▼

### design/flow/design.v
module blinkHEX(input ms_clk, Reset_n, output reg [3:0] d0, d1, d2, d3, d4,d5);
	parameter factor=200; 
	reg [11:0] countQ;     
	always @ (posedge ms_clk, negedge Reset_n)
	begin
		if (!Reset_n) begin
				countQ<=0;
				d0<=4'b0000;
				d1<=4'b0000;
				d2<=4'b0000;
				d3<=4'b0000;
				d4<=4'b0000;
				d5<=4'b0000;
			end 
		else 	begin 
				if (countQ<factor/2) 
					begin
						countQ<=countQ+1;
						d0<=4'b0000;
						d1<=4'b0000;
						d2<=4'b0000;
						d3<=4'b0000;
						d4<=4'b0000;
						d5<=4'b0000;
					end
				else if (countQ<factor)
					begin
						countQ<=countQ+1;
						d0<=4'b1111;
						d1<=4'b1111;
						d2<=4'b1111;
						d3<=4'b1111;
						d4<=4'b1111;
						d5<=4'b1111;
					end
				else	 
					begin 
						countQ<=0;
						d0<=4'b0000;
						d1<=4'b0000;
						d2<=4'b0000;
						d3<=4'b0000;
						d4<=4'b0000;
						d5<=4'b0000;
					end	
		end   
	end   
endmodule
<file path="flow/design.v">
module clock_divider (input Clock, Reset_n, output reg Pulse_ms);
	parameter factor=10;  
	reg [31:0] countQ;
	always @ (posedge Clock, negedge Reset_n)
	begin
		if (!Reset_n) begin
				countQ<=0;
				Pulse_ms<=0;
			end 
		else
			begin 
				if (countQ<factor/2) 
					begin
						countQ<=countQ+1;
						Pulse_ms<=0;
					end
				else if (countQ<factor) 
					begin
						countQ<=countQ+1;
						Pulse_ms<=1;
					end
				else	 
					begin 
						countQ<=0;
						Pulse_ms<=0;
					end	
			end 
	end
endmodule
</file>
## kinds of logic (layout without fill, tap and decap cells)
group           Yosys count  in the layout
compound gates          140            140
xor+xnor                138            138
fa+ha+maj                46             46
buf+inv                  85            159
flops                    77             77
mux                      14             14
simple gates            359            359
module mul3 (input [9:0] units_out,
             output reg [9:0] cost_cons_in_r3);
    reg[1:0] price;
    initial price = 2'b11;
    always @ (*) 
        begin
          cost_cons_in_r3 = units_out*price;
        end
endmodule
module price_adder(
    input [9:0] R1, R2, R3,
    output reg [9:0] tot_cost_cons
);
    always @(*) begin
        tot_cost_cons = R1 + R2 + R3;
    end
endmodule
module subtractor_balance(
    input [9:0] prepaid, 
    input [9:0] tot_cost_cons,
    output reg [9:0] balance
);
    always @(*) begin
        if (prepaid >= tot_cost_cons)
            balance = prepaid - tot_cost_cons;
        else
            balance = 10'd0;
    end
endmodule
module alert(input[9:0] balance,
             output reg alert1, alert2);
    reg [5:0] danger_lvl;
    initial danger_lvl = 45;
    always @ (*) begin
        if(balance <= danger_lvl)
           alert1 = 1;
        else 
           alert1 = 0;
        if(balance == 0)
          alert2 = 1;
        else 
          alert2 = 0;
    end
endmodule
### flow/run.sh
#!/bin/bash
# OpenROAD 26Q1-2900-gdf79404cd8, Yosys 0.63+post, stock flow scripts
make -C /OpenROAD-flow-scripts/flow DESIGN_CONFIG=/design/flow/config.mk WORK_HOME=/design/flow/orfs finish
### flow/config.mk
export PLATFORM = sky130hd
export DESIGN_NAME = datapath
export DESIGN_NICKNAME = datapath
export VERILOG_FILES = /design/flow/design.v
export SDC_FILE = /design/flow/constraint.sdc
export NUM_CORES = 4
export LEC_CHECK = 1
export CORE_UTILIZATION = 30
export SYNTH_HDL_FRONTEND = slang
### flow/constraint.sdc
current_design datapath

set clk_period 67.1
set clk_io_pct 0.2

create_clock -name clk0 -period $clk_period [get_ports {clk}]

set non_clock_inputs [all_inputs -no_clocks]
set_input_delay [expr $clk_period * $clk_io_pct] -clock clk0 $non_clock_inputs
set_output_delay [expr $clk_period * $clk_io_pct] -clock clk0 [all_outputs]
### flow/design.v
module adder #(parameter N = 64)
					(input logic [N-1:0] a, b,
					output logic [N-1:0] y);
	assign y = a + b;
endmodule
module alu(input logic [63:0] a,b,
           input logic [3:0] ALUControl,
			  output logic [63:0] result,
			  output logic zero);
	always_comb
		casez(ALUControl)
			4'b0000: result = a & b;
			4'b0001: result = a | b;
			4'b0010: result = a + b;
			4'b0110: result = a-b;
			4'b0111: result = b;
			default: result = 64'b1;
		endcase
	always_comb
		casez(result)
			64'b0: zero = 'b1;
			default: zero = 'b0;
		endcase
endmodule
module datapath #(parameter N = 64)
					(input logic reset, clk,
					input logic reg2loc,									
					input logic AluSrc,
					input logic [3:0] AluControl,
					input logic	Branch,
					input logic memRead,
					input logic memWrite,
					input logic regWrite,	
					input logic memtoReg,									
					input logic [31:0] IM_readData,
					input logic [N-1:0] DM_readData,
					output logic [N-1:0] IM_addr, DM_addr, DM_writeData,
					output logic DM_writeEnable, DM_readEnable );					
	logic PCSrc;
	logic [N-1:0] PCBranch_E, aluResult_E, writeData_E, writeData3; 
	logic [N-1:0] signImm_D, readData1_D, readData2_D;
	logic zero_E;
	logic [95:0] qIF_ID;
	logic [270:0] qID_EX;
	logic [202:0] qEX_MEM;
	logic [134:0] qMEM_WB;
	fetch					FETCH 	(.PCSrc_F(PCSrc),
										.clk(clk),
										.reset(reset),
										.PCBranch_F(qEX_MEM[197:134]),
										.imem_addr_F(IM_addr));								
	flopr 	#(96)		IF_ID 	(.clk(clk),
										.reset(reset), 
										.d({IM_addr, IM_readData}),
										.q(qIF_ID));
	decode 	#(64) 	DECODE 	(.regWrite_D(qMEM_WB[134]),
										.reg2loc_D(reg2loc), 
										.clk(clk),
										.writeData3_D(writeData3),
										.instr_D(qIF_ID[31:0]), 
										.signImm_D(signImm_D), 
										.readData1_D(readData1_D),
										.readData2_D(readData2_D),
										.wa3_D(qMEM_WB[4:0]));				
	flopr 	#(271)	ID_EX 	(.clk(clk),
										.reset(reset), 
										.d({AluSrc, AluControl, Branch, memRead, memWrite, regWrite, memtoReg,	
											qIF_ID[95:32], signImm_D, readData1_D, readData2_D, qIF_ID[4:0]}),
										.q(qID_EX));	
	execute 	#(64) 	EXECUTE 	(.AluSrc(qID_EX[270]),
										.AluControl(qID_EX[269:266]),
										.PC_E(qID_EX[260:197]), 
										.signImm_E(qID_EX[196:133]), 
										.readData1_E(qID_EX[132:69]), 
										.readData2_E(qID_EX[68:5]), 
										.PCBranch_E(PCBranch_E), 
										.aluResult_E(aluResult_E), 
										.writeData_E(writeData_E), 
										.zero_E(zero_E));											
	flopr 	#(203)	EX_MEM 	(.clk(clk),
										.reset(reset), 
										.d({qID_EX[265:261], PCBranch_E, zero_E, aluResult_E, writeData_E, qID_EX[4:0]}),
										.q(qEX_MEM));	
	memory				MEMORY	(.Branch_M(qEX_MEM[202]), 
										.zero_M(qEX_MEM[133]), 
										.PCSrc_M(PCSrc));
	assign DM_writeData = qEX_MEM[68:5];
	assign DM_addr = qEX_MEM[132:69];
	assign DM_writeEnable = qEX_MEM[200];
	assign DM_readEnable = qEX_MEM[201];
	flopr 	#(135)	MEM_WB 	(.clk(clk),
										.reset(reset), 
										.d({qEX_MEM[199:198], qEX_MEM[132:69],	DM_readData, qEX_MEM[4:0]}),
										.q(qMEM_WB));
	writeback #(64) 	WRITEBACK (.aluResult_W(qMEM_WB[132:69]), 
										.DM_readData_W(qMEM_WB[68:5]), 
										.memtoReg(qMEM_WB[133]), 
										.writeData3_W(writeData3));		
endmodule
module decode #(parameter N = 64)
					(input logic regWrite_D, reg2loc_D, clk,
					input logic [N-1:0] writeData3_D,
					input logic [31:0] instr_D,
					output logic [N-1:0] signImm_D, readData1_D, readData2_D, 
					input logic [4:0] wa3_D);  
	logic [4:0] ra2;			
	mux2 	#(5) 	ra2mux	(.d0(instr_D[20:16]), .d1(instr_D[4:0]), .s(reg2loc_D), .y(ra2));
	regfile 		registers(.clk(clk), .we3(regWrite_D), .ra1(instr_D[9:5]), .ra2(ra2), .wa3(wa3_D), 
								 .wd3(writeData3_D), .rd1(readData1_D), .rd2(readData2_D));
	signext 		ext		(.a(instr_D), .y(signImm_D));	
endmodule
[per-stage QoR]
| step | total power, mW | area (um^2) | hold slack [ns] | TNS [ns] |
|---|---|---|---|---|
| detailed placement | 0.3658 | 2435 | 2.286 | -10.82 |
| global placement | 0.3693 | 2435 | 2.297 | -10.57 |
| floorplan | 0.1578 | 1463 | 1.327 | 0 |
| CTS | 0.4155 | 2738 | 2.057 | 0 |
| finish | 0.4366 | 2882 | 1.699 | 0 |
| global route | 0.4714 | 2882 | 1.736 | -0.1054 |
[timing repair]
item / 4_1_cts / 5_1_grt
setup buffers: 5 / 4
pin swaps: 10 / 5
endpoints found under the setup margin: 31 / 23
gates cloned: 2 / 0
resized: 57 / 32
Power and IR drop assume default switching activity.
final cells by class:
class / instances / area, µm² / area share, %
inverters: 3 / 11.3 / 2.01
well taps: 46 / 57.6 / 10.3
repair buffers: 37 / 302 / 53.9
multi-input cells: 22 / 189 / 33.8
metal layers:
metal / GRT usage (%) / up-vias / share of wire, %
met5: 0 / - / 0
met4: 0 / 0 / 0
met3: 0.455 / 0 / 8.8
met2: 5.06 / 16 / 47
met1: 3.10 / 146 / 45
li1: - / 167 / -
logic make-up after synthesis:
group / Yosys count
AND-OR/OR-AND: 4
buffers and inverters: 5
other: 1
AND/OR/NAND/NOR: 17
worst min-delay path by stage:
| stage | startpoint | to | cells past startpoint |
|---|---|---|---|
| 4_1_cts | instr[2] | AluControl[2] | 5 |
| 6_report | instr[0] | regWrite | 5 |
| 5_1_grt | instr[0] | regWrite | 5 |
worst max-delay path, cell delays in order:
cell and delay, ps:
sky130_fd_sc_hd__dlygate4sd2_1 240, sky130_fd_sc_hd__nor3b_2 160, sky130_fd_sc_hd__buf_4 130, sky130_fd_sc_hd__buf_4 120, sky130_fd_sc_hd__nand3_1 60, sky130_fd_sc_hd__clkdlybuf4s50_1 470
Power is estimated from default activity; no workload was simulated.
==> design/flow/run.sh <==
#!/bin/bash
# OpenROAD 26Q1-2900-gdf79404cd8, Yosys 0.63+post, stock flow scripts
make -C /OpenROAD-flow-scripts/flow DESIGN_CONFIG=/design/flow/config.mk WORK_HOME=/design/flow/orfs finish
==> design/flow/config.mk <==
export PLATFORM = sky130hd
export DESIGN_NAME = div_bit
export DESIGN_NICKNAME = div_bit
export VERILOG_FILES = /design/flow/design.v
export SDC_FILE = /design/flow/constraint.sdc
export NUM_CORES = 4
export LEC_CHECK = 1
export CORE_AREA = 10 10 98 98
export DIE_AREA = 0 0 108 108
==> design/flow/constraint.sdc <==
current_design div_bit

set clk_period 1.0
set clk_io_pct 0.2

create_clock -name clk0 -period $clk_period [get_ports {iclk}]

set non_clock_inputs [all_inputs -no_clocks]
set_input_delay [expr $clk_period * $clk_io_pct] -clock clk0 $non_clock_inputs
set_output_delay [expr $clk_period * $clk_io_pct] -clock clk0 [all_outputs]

▲

The string "repair" appears on some lines of the data; count those lines and report only how many there are.

2